▶ [Action item]: Return all the records, each one exactly as given.

▶ [Data for processing]:
File: src/rtl/vid422_pkg.sv
package vid422_pkg;
  typedef enum logic {CH_CB = 1'b0, CH_CR = 1'b1} chroma_e;
  typedef struct packed {
    logic f;
    logic v;
    logic h;
  } trs_flags_t;
endpackage

File: src/rtl/vid422_code_det.sv
module vid422_code_det #(
  parameter int DW      = 10,
  parameter int LSB_IGN = 2
) (
  input  logic [DW-1:0] smp,
  input  logic          narrow,
  output logic          is_max,
  output logic          is_min
);
  // Reserved-code compare; narrow sources only carry the upper bits.
  always_comb begin
    if (narrow) begin
      is_max = &smp[DW-1:LSB_IGN];
      is_min = ~|smp[DW-1:LSB_IGN];
    end else begin
      is_max = &smp;
      is_min = ~|smp;
    end
  end
endmodule

File: src/rtl/vid422_pairer.sv
module vid422_pairer #(
  parameter int DW      = 10,
  parameter int LSB_IGN = 2
) (
  input  logic          clk,
  input  logic          rst,
  input  logic          dual_edge,
  input  logic          cb_on_rise,
  input  logic          narrow,
  input  logic [DW-1:0] s_rise,
  input  logic [DW-1:0] s_fall,
  output logic          pair_vld,
  output logic [DW-1:0] pair_c,
  output logic [DW-1:0] pair_y
);
  localparam logic [DW-1:0] NARROW_MASK = {{(DW-LSB_IGN){1'b1}}, {LSB_IGN{1'b0}}};

  logic [DW-1:0] mask;
  logic [DW-1:0] r_m, f_m;
  logic          rise_max, rise_min;
  logic [DW-1:0] hold;
  logic          slot;
  logic [DW-1:0] prev_fall;
  logic          have_prev;

  assign mask = narrow ? NARROW_MASK : '1;
  assign r_m  = s_rise & mask;
  assign f_m  = s_fall & mask;

  vid422_code_det #(.DW(DW), .LSB_IGN(LSB_IGN)) u_rise_det (
    .smp(r_m), .narrow(narrow), .is_max(rise_max), .is_min(rise_min)
  );

  always_ff @(posedge clk) begin
    if (rst) begin
      hold      <= '0;
      slot      <= 1'b0;
      prev_fall <= '0;
      have_prev <= 1'b0;
      pair_vld  <= 1'b0;
      pair_c    <= '0;
      pair_y    <= '0;
    end else begin
      pair_vld <= 1'b0;
      if (!dual_edge) begin
        // One sample per cycle; a maximum code forces the chroma slot.
        if (rise_max || !slot) begin
          hold <= r_m;
          slot <= 1'b1;
        end else begin
          pair_c   <= hold;
          pair_y   <= r_m;
          pair_vld <= 1'b1;
          slot     <= 1'b0;
        end
      end else if (cb_on_rise) begin
        pair_c   <= r_m;
        pair_y   <= f_m;
        pair_vld <= 1'b1;
      end else begin
        // Luma on the rising edge: chroma came on the previous falling edge.
        prev_fall <= f_m;
        have_prev <= 1'b1;
        if (have_prev) begin
          pair_c   <= prev_fall;
          pair_y   <= r_m;
          pair_vld <= 1'b1;
        end
      end
    end
  end

  logic unused_min;
  assign unused_min = rise_min;
endmodule
===== config.mk =====
export PLATFORM = sky130hd
export DESIGN_NAME = hazard_ctl
export DESIGN_NICKNAME = d
export VERILOG_FILES = /design/src/rtl/hazard_ctl.sv
export SDC_FILE = /design/constraint.sdc
export NUM_CORES = 1
export LEC_CHECK = 0
export ABC_AREA = 0
export BUFFER_PORTS_ARGS = -buffer_cell sky130_fd_sc_hd__buf_2
export CAP_MARGIN = 10
export CELL_PAD_IN_SITES_DETAIL_PLACEMENT = 1
export CELL_PAD_IN_SITES_GLOBAL_PLACEMENT = 1
export CORE_AREA = 2 2 39 41
export DETAILED_ROUTE_END_ITERATION = 10
export DIE_AREA = 0 0 41 43
export MAX_ROUTING_LAYER = met4
export PLACE_DENSITY = 0.56
export SLEW_MARGIN = 20
export SYNTH_ARGS = -nofsm -noshare
export SYNTH_HDL_FRONTEND = slang
export SYNTH_SLANG_ARGS = --single-unit

===== constraint.sdc =====
create_clock -name vclk -period 1.86
set_input_delay 0.279 -clock vclk [all_inputs]
set_output_delay 0.279 -clock vclk [all_outputs]
set_load 0.02 [all_outputs]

▶ [Solution to this problem]:
File: src/rtl/vid422_pkg.sv
package vid422_pkg;
  typedef enum logic {CH_CB = 1'b0, CH_CR = 1'b1} chroma_e;
  typedef struct packed {
    logic f;
    logic v;
    logic h;
  } trs_flags_t;
endpackage

File: src/rtl/vid422_code_det.sv
module vid422_code_det #(
  parameter int DW      = 10,
  parameter int LSB_IGN = 2
) (
  input  logic [DW-1:0] smp,
  input  logic          narrow,
  output logic          is_max,
  output logic          is_min
);
  // Reserved-code compare; narrow sources only carry the upper bits.
  always_comb begin
    if (narrow) begin
      is_max = &smp[DW-1:LSB_IGN];
      is_min = ~|smp[DW-1:LSB_IGN];
    end else begin
      is_max = &smp;
      is_min = ~|smp;
    end
  end
endmodule

File: src/rtl/vid422_pairer.sv
module vid422_pairer #(
  parameter int DW      = 10,
  parameter int LSB_IGN = 2
) (
  input  logic          clk,
  input  logic          rst,
  input  logic          dual_edge,
  input  logic          cb_on_rise,
  input  logic          narrow,
  input  logic [DW-1:0] s_rise,
  input  logic [DW-1:0] s_fall,
  output logic          pair_vld,
  output logic [DW-1:0] pair_c,
  output logic [DW-1:0] pair_y
);
  localparam logic [DW-1:0] NARROW_MASK = {{(DW-LSB_IGN){1'b1}}, {LSB_IGN{1'b0}}};

  logic [DW-1:0] mask;
  logic [DW-1:0] r_m, f_m;
  logic          rise_max, rise_min;
  logic [DW-1:0] hold;
  logic          slot;
  logic [DW-1:0] prev_fall;
  logic          have_prev;

  assign mask = narrow ? NARROW_MASK : '1;
  assign r_m  = s_rise & mask;
  assign f_m  = s_fall & mask;

  vid422_code_det #(.DW(DW), .LSB_IGN(LSB_IGN)) u_rise_det (
    .smp(r_m), .narrow(narrow), .is_max(rise_max), .is_min(rise_min)
  );

  always_ff @(posedge clk) begin
    if (rst) begin
      hold      <= '0;
      slot      <= 1'b0;
      prev_fall <= '0;
      have_prev <= 1'b0;
      pair_vld  <= 1'b0;
      pair_c    <= '0;
      pair_y    <= '0;
    end else begin
      pair_vld <= 1'b0;
      if (!dual_edge) begin
        // One sample per cycle; a maximum code forces the chroma slot.
        if (rise_max || !slot) begin
          hold <= r_m;
          slot <= 1'b1;
        end else begin
          pair_c   <= hold;
          pair_y   <= r_m;
          pair_vld <= 1'b1;
          slot     <= 1'b0;
        end
      end else if (cb_on_rise) begin
        pair_c   <= r_m;
        pair_y   <= f_m;
        pair_vld <= 1'b1;
      end else begin
        // Luma on the rising edge: chroma came on the previous falling edge.
        prev_fall <= f_m;
        have_prev <= 1'b1;
        if (have_prev) begin
          pair_c   <= prev_fall;
          pair_y   <= r_m;
          pair_vld <= 1'b1;
        end
      end
    end
  end

  logic unused_min;
  assign unused_min = rise_min;
endmodule
===== config.mk =====
export PLATFORM = sky130hd
export DESIGN_NAME = hazard_ctl
export DESIGN_NICKNAME = d
export VERILOG_FILES = /design/src/rtl/hazard_ctl.sv
export SDC_FILE = /design/constraint.sdc
export NUM_CORES = 1
export LEC_CHECK = 0
export ABC_AREA = 0
export BUFFER_PORTS_ARGS = -buffer_cell sky130_fd_sc_hd__buf_2
export CAP_MARGIN = 10
export CELL_PAD_IN_SITES_DETAIL_PLACEMENT = 1
export CELL_PAD_IN_SITES_GLOBAL_PLACEMENT = 1
export CORE_AREA = 2 2 39 41
export DETAILED_ROUTE_END_ITERATION = 10
export DIE_AREA = 0 0 41 43
export MAX_ROUTING_LAYER = met4
export PLACE_DENSITY = 0.56
export SLEW_MARGIN = 20
export SYNTH_ARGS = -nofsm -noshare
export SYNTH_HDL_FRONTEND = slang
export SYNTH_SLANG_ARGS = --single-unit

===== constraint.sdc =====
create_clock -name vclk -period 1.86
set_input_delay 0.279 -clock vclk [all_inputs]
set_output_delay 0.279 -clock vclk [all_outputs]
set_load 0.02 [all_outputs]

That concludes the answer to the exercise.